韓国でアフリカ豚熱 1年ぶり15例目 野生イノシシからか?

 韓国の農林畜産食品部は9日、江原道華川郡の養豚場でアフリカ豚熱が発生したと発表した。韓国内では昨年10月の14例目から1年ぶり。発生原因は、野生イノシシが関係している可能性が高そうだ。

 同部によると8日、担当者が江原道鐡原郡のと畜場を予察した際、同道の華川郡から出荷された母豚8頭のうち、3頭が死亡したことを確認。該当母豚からの試料を精密検査し9日午前5時にアフリカ豚熱と断定した。

 発生農場では、940頭の豚を飼育。近隣10キロ内に2農場・1525頭を飼育しており同部は全頭の殺処分を命じた。また、9日5時から11日午前5時まで京畿道、江原道の養豚農場、と畜場、飼料工場、出入り車両、関連畜産施設を全て一時稼働・移動を中止する命令を出した。
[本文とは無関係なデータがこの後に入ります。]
--- config.mk ---
export PLATFORM = sky130hd
export DESIGN_NAME = pwm_fault_cond
export DESIGN_NICKNAME = d
export VERILOG_FILES = /design/src/rtl/pwm_fault_pkg.sv /design/src/rtl/pwm_fault_sync.sv /design/src/rtl/pwm_fault_filter.sv /design/src/rtl/pwm_fault_chan.sv /design/src/rtl/pwm_fault_cfg.sv /design/src/rtl/pwm_fault_cond.sv
export SDC_FILE = /design/constraint.sdc
export NUM_CORES = 1
export LEC_CHECK = 0
export BUFFER_PORTS_ARGS = -buffer_cell sky130_fd_sc_hd__buf_2
export CAP_MARGIN = 20
export CORE_ASPECT_RATIO = 1.75
export CORE_MARGIN = 3
export CORE_UTILIZATION = 41
export CTS_CLUSTER_SIZE = 20
export DETAILED_ROUTE_END_ITERATION = 12
export PLACE_DENSITY = 0.63
export SETUP_SLACK_MARGIN = 0.3
export SLEW_MARGIN = 25
export SYNTH_ARGS = -nofsm -noshare
export SYNTH_HDL_FRONTEND = slang
export SYNTH_SLANG_ARGS = --single-unit
export TNS_END_PERCENT = 10
--- constraint.sdc ---
create_clock -name clk -period 4.1 [get_ports clk]
set_input_delay 0.82 -clock clk [delete_from_list [all_inputs] [get_ports clk]]
set_output_delay 0.82 -clock clk [all_outputs]
set_load 0.005 [all_outputs]
--- src/rtl/pwm_fault_pkg.sv ---
package pwm_fault_pkg;

    localparam int REG_W = 32;

    typedef enum logic [1:0] {
        FS_IDLE   = 2'd0,
        FS_ACTIVE = 2'd1,
        FS_HELD   = 2'd2,
        FS_ARMED  = 2'd3
    } fault_st_e;

endpackage

--- src/rtl/pwm_fault_sync.sv ---
module pwm_fault_sync #(
    parameter int W     = 8,
    parameter int DEPTH = 2
) (
    input  logic         clk,
    input  logic         rst_n,
    input  logic [W-1:0] d_async,
    output logic [W-1:0] q_sync
);
    // Stages reset high: the idle level of an active-low fault pin.
    logic [W-1:0] stage [DEPTH];

    always_ff @(posedge clk or negedge rst_n) begin
        if (!rst_n) begin
            for (int s = 0; s < DEPTH; s++) stage[s] <= '1;
        end else begin
            stage[0] <= d_async;
            for (int s = 1; s < DEPTH; s++) stage[s] <= stage[s-1];
        end
    end

    assign q_sync = stage[DEPTH-1];
endmodule

--- src/rtl/pwm_fault_filter.sv ---
module pwm_fault_filter #(
    parameter int HOLD = 4
) (
    input  logic clk,
    input  logic rst_n,
    input  logic en,
    input  logic din,
    output logic dout
);
    localparam int CW = (HOLD > 1) ? $clog2(HOLD) : 1;
    localparam logic [CW-1:0] LAST = CW'(HOLD - 1);

    logic          filt_q;
    logic [CW-1:0] cnt_q;

    always_ff @(posedge clk or negedge rst_n) begin
        if (!rst_n) begin
            filt_q <= 1'b1;
            cnt_q  <= '0;
        end else if (!en || din == filt_q) begin
            // Bypassed or stable: track the input and restart the count.
            filt_q <= din;
            cnt_q  <= '0;
        end else if (cnt_q == LAST) begin
            filt_q <= din;
            cnt_q  <= '0;
        end else begin
            cnt_q  <= cnt_q + 1'b1;
        end
    end

    assign dout = en ? filt_q : din;
endmodule

--- src/rtl/pwm_fault_chan.sv ---
module pwm_fault_chan
    import pwm_fault_pkg::*;
(
    input  logic clk,
    input  logic rst_n,
    input  logic cond,
    input  logic latch_mode,
    input  logic clr,
    output logic active
);
    fault_st_e st_q, st_d;

    always_ff @(posedge clk or negedge rst_n) begin
        if (!rst_n) st_q <= FS_IDLE;
        else        st_q <= st_d;
    end

    always_comb begin
        st_d = st_q;
        unique case (st_q)
            FS_IDLE:   if (cond) st_d = latch_mode ? FS_HELD : FS_ACTIVE;
            FS_ACTIVE: if (!cond) st_d = FS_IDLE;
            FS_HELD:   if (clr) st_d = cond ? FS_ARMED : FS_IDLE;
            FS_ARMED:  if (!cond) st_d = FS_IDLE;
            default:   st_d = FS_IDLE;
        endcase
    end

    always_comb begin
        unique case (st_q)
            FS_IDLE: active = 1'b0;
            default: active = 1'b1;
        endcase
    end
endmodule

--- src/rtl/pwm_fault_cfg.sv ---
module pwm_fault_cfg
    import pwm_fault_pkg::*;
#(
    parameter int N = 8
) (
    input  logic             clk,
    input  logic             rst_n,
    input  logic             wr_en,
    input  logic [3*N-1:0]   wdata,
    input  logic             prot_a,
    input  logic             prot_b,
    output logic [N-1:0]     lvl,
    output logic [N-1:0]     latch,
    output logic [N-1:0]     filt,
    output logic [REG_W-1:0] rdata
);
    logic wr_ok;
    assign wr_ok = wr_en && !prot_a && !prot_b;

    always_ff @(posedge clk or negedge rst_n) begin
        if (!rst_n) begin
            lvl   <= '0;
            latch <= '0;
            filt  <= '0;
        end else if (wr_ok) begin
            lvl   <= wdata[N-1:0];
            latch <= wdata[2*N-1:N];
            filt  <= wdata[3*N-1:2*N];
        end
    end

    assign rdata = REG_W'({filt, latch, lvl});
endmodule

--- src/rtl/pwm_fault_cond.sv ---
module pwm_fault_cond
    import pwm_fault_pkg::*;
#(
    parameter int N_FLT     = 8,
    parameter int SYNC_DEPTH = 2,
    parameter int FILT_HOLD  = 4
) (
    input  logic             clk,
    input  logic             rst_n,
    input  logic             cfg_wr_en,
    input  logic [31:0]      cfg_wdata,
    input  logic             wprot_sw,
    input  logic             wprot_hw,
    output logic [31:0]      cfg_rdata,
    input  logic [N_FLT-1:0] flt_in,
    input  logic [N_FLT-1:0] flt_clr,
    output logic [N_FLT-1:0] flt_active,
    output logic             flt_any
);
    localparam int FW = 3 * N_FLT;

    logic [N_FLT-1:0] lvl, latch, filt, pin_s, pin_q, cond;
    logic             unused_hi;

    assign unused_hi = ^cfg_wdata[REG_W-1:FW];

    pwm_fault_cfg #(.N(N_FLT)) u_cfg (
        .clk(clk), .rst_n(rst_n), .wr_en(cfg_wr_en), .wdata(cfg_wdata[FW-1:0]),
        .prot_a(wprot_sw), .prot_b(wprot_hw),
        .lvl(lvl), .latch(latch), .filt(filt), .rdata(cfg_rdata)
    );

    pwm_fault_sync #(.W(N_FLT), .DEPTH(SYNC_DEPTH)) u_sync (
        .clk(clk), .rst_n(rst_n), .d_async(flt_in), .q_sync(pin_s)
    );

    for (genvar y = 0; y < N_FLT; y++) begin : g_ch
        pwm_fault_filter #(.HOLD(FILT_HOLD)) u_filt (
            .clk(clk), .rst_n(rst_n), .en(filt[y]), .din(pin_s[y]), .dout(pin_q[y])
        );
        assign cond[y] = (pin_q[y] == lvl[y]);
        pwm_fault_chan u_fsm (
            .clk(clk), .rst_n(rst_n), .cond(cond[y]), .latch_mode(latch[y]),
            .clr(flt_clr[y]), .active(flt_active[y])
        );
    end

    always_ff @(posedge clk or negedge rst_n) begin
        if (!rst_n) flt_any <= 1'b0;
        else        flt_any <= |flt_active;
    end
endmodule

# Yosys cells after proc, flatten, opt, wreduce, memory -nomap -nowiden
# Index checks and enable logic that the tools add are counted.
[classes]
n_reduce_logical = 53
addsub = 8
n_mux = 96
eq_ne = 72
[op_table]
columns = ["op", "count"]
rows = [
  ["2-to-1 mux 2 bit", 56],
  ["equality test 2 bit (second input constant)", 24],
  ["one-hot mux 2 bit (3 select lines)", 8],
  ["2-to-1 mux 1 bit", 32],
  ["inequality test 2 bit (second input constant)", 16],
  ["AND reduction 3 bit", 8],
  ["adder 2 x 1 -> 2 bit (second input constant)", 8],
  ["equality test 1 bit", 16],
  ["equality test 2 x 1 -> 1 bit (second input constant)", 8],
  ["logical NOT 2 bit", 8],
  ["inequality test 2 x 1 -> 1 bit (second input constant)", 8],
  ["nonzero test 2 bit", 8],
  ["OR reduction 2 bit", 8],
  ["logical NOT 1 bit", 10],
  ["logical OR 1 bit", 8],
  ["OR reduction 8 bit", 1],
  ["logical AND 1 bit", 2],
]
[word_totals]
input_bits = 53
register_bits = 81
output_inout_bits = 41
word_cells = 259

# Longest topological paths before layout
# Gate-level depths: netlist of the first run.
[logic_depth]
depth_word = 5
depth_mapped = 4
ltp_nobuf = 4

# Modules after synthesis
# A second synthesis of the first run with hierarchy kept.
[unflattened]
cells_unflattened = 288
area_unflattened_um2 = 3669.8
[modules_own_cells]
columns = ["mod", "cells_each", "area_each_um2", "instances"]
rows = [
  ["pwm_fault_cfg", 84, 1156.1, 1],
  ["pwm_fault_filter", 11, 142.6, 8],
  ["pwm_fault_chan", 10, 97.6, 8],
  ["pwm_fault_sync", 24, 480.5, 1],
  ["pwm_fault_cond", 12, 111.4, 1],
]

# Worst setup path after synthesis of the first run
# OpenSTA, ideal clock, no wires.
[synth_path]
kind = "input -> register"
start = "input port wprot_sw"
end = "register u_cfg.latch[1]"
arrival_ps = 1838
required_ps = 3972
cell_stages = 3
slack_ps = 2134
cell_sequence = "nor3b_2 -> buf_2 -> mux2_1"
[synth_via]
elab_chain_cells = 3
[synth_rtl]
columns = ["element", "line", "text"]
rows = [
  ["start, declared", "pwm_fault_cond.sv:12", "input logic wprot_sw,"],
  ["logical NOT 1 bit", "pwm_fault_cfg.sv:18", "assign wr_ok = wr_en && !prot_a && !prot_b;"],
  ["logical AND 1 bit (2 in series)", "pwm_fault_cfg.sv:18", ""],
  ["end signal, assigned", "pwm_fault_cfg.sv:27", "latch <= wdata[2*N-1:N];"],
  ["end, declared", "pwm_fault_cfg.sv:13", "output logic [N-1:0] latch,"],
]
# Every way passes these cells.
# A chain may end at the register's enable or synchronous reset.

# Worst setup path after layout of the first run
[layout_path]
start = "register g_ch[5].u_fsm.st_q[1]"
end = "output port flt_active[5]"
[layout_via]
elab_chain_cells = 2
[layout_rtl]
columns = ["element", "line", "text"]
rows = [
  ["start, declared", "pwm_fault_chan.sv:11", "fault_st_e st_q, st_d;"],
  ["start signal, assigned", "pwm_fault_chan.sv:15", "else st_q <= st_d;"],
  ["logical NOT 2 bit", "pwm_fault_chan.sv:30", "unique case (st_q)"],
  ["2-to-1 mux 1 bit", "pwm_fault_chan.sv:30", ""],
  ["end, declared", "pwm_fault_cond.sv:17", "output logic [N_FLT-1:0] flt_active,"],
]
# Every way passes these cells.

==> impl_metrics.toml, run 1 <==
[sta]
skew_ps = 5.028
fin_crit_ps = 2048
fin_crit_sh_pct = 49.95
hold_ws_ps = 354.5
report.final.setup_viol = 0
rsz0062_at_grt = "no"
hold_viol_final = 0
fin_setup_tns_ps = 0
worstMarginPinSlew_ps = 731.6
fmax_mhz = 488.3
slew_violations = 0
max_slew_margin_pct = 51.23

[cts]
cts-root-buf = "clkbuf_16"
cts_buffers = 9
ctsHtreeMaxLevel = 3
post_cts_buffers = 0
clock-sinks = 81
post_cts_resize_count = 0
cts_tree = "yes"
cts_buffer_depth = 2
clock_latency_ps = 330
cts_hold_buffers = 0
clkTransAtPathRegs_ps = 60

[outcome]
status = "complete, no violations"

[synth]
syn_area_um2 = 3660
synth_common_cells = "57 x dfrtp_1, 32 x buf_4, 30 x mux2_1"
syn_inst = 298
ys_top_cells_by_area = "dfrtp_1 39%, dfstp_2 17%, mux2_1 9.2%, buf_4 6.6%, mux2i_1 3.3%"
synthArstFlopShare_pct = 100.0
synth.distinct_cells = 30
ys_seq_elements = 81
synth_top_cell_by_area = "dfrtp_1"
yosysWarnings = 0
synth_edf_count = 0
synthDominantCellAreaShare_pct = 38.97
yosysSeqAreaShare_pct = 56.21
yosysMostFrequentCell = "dfrtp_1"
syn_area_per_cell_um2 = 12.28
dominantRegCellSynth = "dfrtp_1"

[critical_path]
cp-start-kind = "register"
cp_max_fo = 4
setup.worst_path.class = "reg -> out"
r2r_end = "flt_any"
end_kind = "output pin"
reg2reg_depth = 3
worstReg2RegStart = "g_ch[4].u_fsm.st_q[1]"
worstPathRequired_ps = 3280
r2r_slack_ps = 2320
crit_arrival_ps = 1230

[cells_and_area]
final_nets = 421
layout-drive-gt1-share_pct = 34.25
diodes = 0
fin_area_um2 = 4355
syn_to_final_growth_pct = 19.01
utilization_pct = 50.23

[grt]
grt_usage_pct = 13.72
antenna_found_initial = 0
grt_pass1_wl_mm = 10.74
grt_overflow = 0
grt_max_degree = 82
grt_pass1_vias = 2348

[floorplanning]
core_area_um2 = 8671
io_pins = 94
die_y_um = 131.0
die_area_um2 = 10140
die_w_um = 77.42
start_util_pct = 42.21
rows = 45

[placement]
placed_area_um2 = 3984
place_congestion = 0.7474
dpl.hpwl_mm = 4.533
port_buffers = 77

[route]
wl_per_cell_um = 13.13
first_pass_iters = 4
wl_met2_mm = 3.228
drc = 0
wl_met1_mm = 2.655
vias = 2295
wirelength_mm = 6.331
via_per_inst = 4.761
wl_met3_um = 342
routed.top_layer = "met4"
initialDrtViolationCount = 74
drtAntennaViolNets = 0

[power]
power-per-cell-area_nw_per_um2 = 625.1
p_leak_nw = 2.072
peakVddDrop_v = 0.0002908
total_power_w = 0.002723

[job]
max_cap_viol_count = 0

[worst_hold_path]
whs_endpoint = "u_sync.q_sync[5]"
min_path_cells = 0
hold_path_class = "reg -> reg"
min_from = "u_sync.stage[13]"
==> placed cells by master, fill, tap and decap left out, types with 2 or more instances in the layout <==
| cell type | instances |
|---|---|
| mux2i_1 | 12 |
| dfstp_2 | 24 |
| xnor2_1 | 13 |
| and3b_1 | 6 |
| ha_1 | 8 |
| inv_1 | 10 |
| nand2_1 | 10 |
| clkbuf_16 | 9 |
| o21bai_1 | 2 |
| or3_1 | 2 |
| or4_1 | 2 |
| o32ai_1 | 6 |
| buf_2 | 76 |
| o211ai_1 | 2 |
| o21ai_1 | 2 |
| nand2b_1 | 10 |
| nor2_1 | 26 |
| conb_1 | 8 |
| or2_1 | 3 |
| bufinv_16 | 4 |
| nor2b_1 | 2 |
| a211oi_1 | 8 |
| clkinv_4 | 2 |
| and3_1 | 3 |
| xor2_1 | 3 |
| nor3_1 | 10 |
| mux2_1 | 30 |
| o21ai_0 | 2 |
| dfrtp_1 | 57 |
| or2_2 | 6 |
| nor3b_1 | 3 |
==> cell families (layout without fill, tap and decap cells) <==
| logic type | Yosys count | after routing | synth area share (%) |
|---|---|---|---|
| other | 1 | 8 | 0.1025 |
| XOR/XNOR | 16 | 16 | 3.829 |
| AND/OR/NAND/NOR | 84 | 84 | 12.31 |
| flip-flops | 81 | 81 | 56.21 |
| AO/OA/AOI/OAI | 22 | 22 | 4.444 |
| buffers and inverters | 44 | 104 | 7.863 |
| adder cells (fa/ha/maj) | 8 | 8 | 2.735 |
| multiplexers | 42 | 42 | 12.51 |
==> stage by stage <==
step	setup slack [ps]	cells
finish	2052	482
floorplan	2134	305
CTS	2029	482
global route	1994	482
detailed placement	2085	466
global placement	2122	466
==> power by group <==
part	total (W)	internal, W	leakage (nW)	switching (W)
Clock	0.000972	0.000657	0.180	0.000315
Combinational	0.000591	0.000317	0.932	0.000274
Sequential	0.00116	0.000998	0.960	0.000162
==> sequential cells by signal (all words and copies together), names as in the netlist <==
name,cells
flt_any,1
g_ch.u_filt.cnt_q,16
g_ch.u_filt.filt_q,8
g_ch.u_fsm.st_q,16
u_cfg.filt,8
u_cfg.latch,8
u_cfg.lvl,8
u_sync.q_sync,8
u_sync.stage,8
==> worst max-delay path, cell delays in order, from the launching register on <==
cell	delay (ps)
dfrtp_1	410
or2_2	350
buf_2	140
==> metal layers <==
layer,vias to the layer above,GRT usage [%]
met2,64,23.18
met3,8,3.567
li1,1106,-
met1,1117,15.90
met4,0,7.547
met5,-,0
==> cell type report <==
type	count	area (um^2)
fill	802	4315
sequential	81	2057
multi-input combinational	180	1348
timing repair buffer	78	399.1
clock buffer	9	225.2
tap	117	146.4
clock inverter	7	142.6
inverter	10	37.54
==> worst max path at each step <==
| stage | startpoint | end | slack [ps] | cells past startpoint |
|---|---|---|---|---|
| 4_1_cts | g_ch[5].u_fsm.st_q[1] | flt_active[5] | 2030 | 2 |
| 2_1_floorplan | wprot_sw | u_cfg.latch[1] | 2130 | 3 |
| 3_5_place_dp | wprot_sw | u_cfg.filt[0] | 2080 | 4 |
| 5_1_grt | g_ch[5].u_fsm.st_q[1] | flt_active[5] | 1990 | 2 |
| 6_report | g_ch[5].u_fsm.st_q[1] | flt_active[5] | 2050 | 2 |
| 3_3_place_gp | wprot_sw | u_cfg.latch[3] | 2120 | 4 |
No activity file was read; power rests on OpenSTA's default activity.
==> run 2: changes to the inputs <==
- clock period: 4.1 -> 1.9 ns (I/O delays scaled with it)
==> run 2 against run 1 <==
Sequential share of layout area shrank 0.43 points. Critical path type is now reg -> reg. Clock-buffer cell count rose by 5. Critical path depth grew 1.
==> impl_metrics.toml, run 2 (synthesis gave the netlist of run 1 again) <==
[cells_and_area]
diodes = 0
most-common-layout-cells = "76 x buf_2, 57 x dfrtp_1, 30 x mux2_1, 26 x nor2_1, 24 x dfstp_2"
layout-drive-gt1-share_pct = 35.20
final_common_cell = "buf_2"
reg_top3 = "g_ch.u_filt.cnt_q: 16 flops, g_ch.u_fsm.st_q: 16 flops"
syn_to_final_growth_pct = 20.10
final_nets = 431

[grt]
grt_pass1_wl_mm = 10.41
grt_usage_pct = 13.50
grt_max_degree = 35
antenna_found_initial = 0
grt_overflow = 0
grt_pass1_vias = 2252

[cts]
clkTransAtPathRegs_ps = 60
cts_buffer_depth = 2
cts_tree = "yes"
clock_latency_ps = 330
cts_buffers = 9
cts-root-buf = "clkbuf_16"
clock-sinks = 81
ctsHtreeMaxLevel = 3

[critical_path]
worstPathRequired_ps = 2100
setup.worst_path.class = "reg -> reg"
crit_arrival_ps = 1850
cp-start-kind = "register"
cp_max_fo = 2
end_kind = "register"

[sta]
fmax_mhz = 606.3
skew_ps = 3.256
rsz0062_at_grt = "yes"
report.final.setup_viol = 0
fin_setup_tns_ps = 0
fin_crit_ps = 1649
fin_crit_sh_pct = 86.80
slew_violations = 0
hold_viol_final = 0

[outcome]
status = "complete, no violations"

[power]
total_power_w = 0.005630
peakVddDrop_v = 0.0007033
power-per-cell-area_nw_per_um2 = 1281
p_leak_nw = 2.100

[floorplanning]
die_w_um = 77.42
io_pins = 94
start_util_pct = 42.21
die_area_um2 = 10140
die_y_um = 131.0
rows = 45
core_area_um2 = 8671

[route]
first_pass_iters = 4
wirelength_mm = 6.364
drc = 0
wl_per_cell_um = 12.93
vias = 2318
via_per_inst = 4.711
drtAntennaViolNets = 0
initialDrtViolationCount = 101

[job]
max_cap_viol_count = 0

[placement]
place_congestion = 0.7580
dpl.hpwl_mm = 4.844
port_buffers = 77

[worst_hold_path]
hold_path_class = "in -> reg"
==> run 2: changes by cell type in the layout (fill, tap and decap cells not counted), sizes merged <==
cell and delta:
buf +9, clkbuf +5, bufinv -3, clkinv -2, dlygate4sd3 +1
==> run 2: stage by stage <==
| stage | hold WS [ps] | worst slack, ps | cells | area, um^2 | util [%] |
|---|---|---|---|---|---|
| floorplan | 84.41 | 270.8 | 305 | 3686 | - |
| global placement | 343.5 | 237.0 | 468 | 4024 | 46.41 |
| detailed placement | 346.4 | 213.0 | 468 | 4024 | 46.41 |
| CTS | 127.7 | 259.0 | 490 | 4380 | 50.52 |
| global route | 129.1 | 210.4 | 492 | 4395 | 50.69 |
| finish | 145.3 | 250.8 | 492 | 4395 | 50.69 |
==> run 2: path summary, 6_finish.rpt <==
check / startpoint / endpoint / slack (ps) / depth (start not counted)
max in group asynchronous: rst_n / g_ch[2].u_filt.filt_q / 740 / 3
min in group asynchronous: rst_n / g_ch[0].u_filt.cnt_q[0] / 530 / 2
max: g_ch[7].u_fsm.st_q[0] / flt_any / 250 / 3
min reg2reg: u_sync.stage[9] / u_sync.q_sync[1] / 350 / 0
max reg2reg: g_ch[7].u_fsm.st_q[0] / flt_any / 250 / 3
min: flt_in[2] / u_sync.stage[10] / 150 / 1
==> run 2: layout make-up <==
class | count | area (um^2)
Fill cell | 815 | 4275
Sequential cell | 81 | 2057
Multi-Input combinational cell | 180 | 1348
Timing Repair Buffer | 88 | 498.0
Clock buffer | 14 | 274.0
Tap cell | 117 | 146.4
Inverter | 10 | 37.54
Clock inverter | 2 | 35.03
==> run 2: layer usage <==
layer,track usage [%],wire (um),up-vias,part of all wire [%]
met4,7.652,183,0,2.9
li1,-,-,1127,-
met2,22.77,3291,63,52
met5,0,0,-,0
met1,14.73,2517,1117,40
met3,4.801,371,11,5.8
==> run 2: critical path, stage by stage (launching register included) <==
cell     delay, ps
dfrtp_1        370
or2_1          250
or4_1          510
or4_1          390
==> run 2: where the power goes <==
group          switching, W  internal, W  leakage [nW]
clock network      0.000613      0.00112         0.153
registers          0.000330      0.00215         0.960
logic              0.000635     0.000775         0.987
total               0.00158      0.00405          2.10
==> run 2: repair_timing <==
action / 4_1_cts / 5_1_grt
setup buffers: 5 / 2
hold buffers: 1 / 0
endpoints found under the hold margin: 19 / 0
resized for setup: 0 / 0
pin swaps: 1 / 0
endpoints found under the setup margin: 3 / 7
 同農場は守衛所を設置し、車両の出入り検査やふん尿処理などを徹底した。発生原因は分かっていないが、野生イノシシが関わっている可能性が濃厚だ。同部によると、発生農場から250メートル離れた場所で、同疫に感染した野生イノシシの死体を発見した。

 韓国内では同疫に感染した野生イノシシの発見が後を絶たない。日本の環境省に当たる環境部の調査(9月26日~10月7日)でも、野生イノシシ13頭が確定された。昨年10月からの調査では、これまで、758頭の感染が確認されている。そのうち、今回発生した農場がある華川郡が38%と最も多い。

 同国のアフリカ豚熱は昨年9月、京畿道坡州市の養豚場で初めて確認、同年10月まで4市・郡に広がった。発生件数は今回で15例目。
 

農水省 注意呼び掛け


 韓国でのアフリカ豚熱発生を受け、日本の農水省は国内の養豚農家に改めて注意を呼び掛けている。飼養衛生管理の徹底に加え、異常豚の家畜保健衛生所への早期通報が重要と強調。9日には地方農政局と都道府県に対し、韓国の情勢について情報を提供した。

 アフリカ豚熱は有効なワクチンがなく、発生した場合は、未感染の家畜も含めて一定範囲内の家畜を殺処分する「予防的殺処分」の対象となる。このため、飼養衛生管理の徹底が最大の防御策だ。

 同省は、農場へ出入りする人や車両の消毒、野生動物侵入防護柵や防鳥ネットの設置などが特に重要と指摘する。食品残さから製造する「エコフィード」は、攪拌(かくはん)しながら、90度以上で60分以上の加熱を求める。

 今回の韓国での発生場所は、北朝鮮との国境にある江原道であることや累計発生数が豚で15件、野生イノシシでは758件となることなども都道府県へ情報提供。同様の情報は同省ホームページにも掲載する。

 同省は9月に群馬県高崎市の養豚場で豚熱が発生したことを受け、7日にも、都道府県に飼養衛生管理の徹底と早期通報を求める通知を出している。

 同省は「油断できるような状況ではない。引き続き緊張感を持って対応してほしい」(動物衛生課)と話す。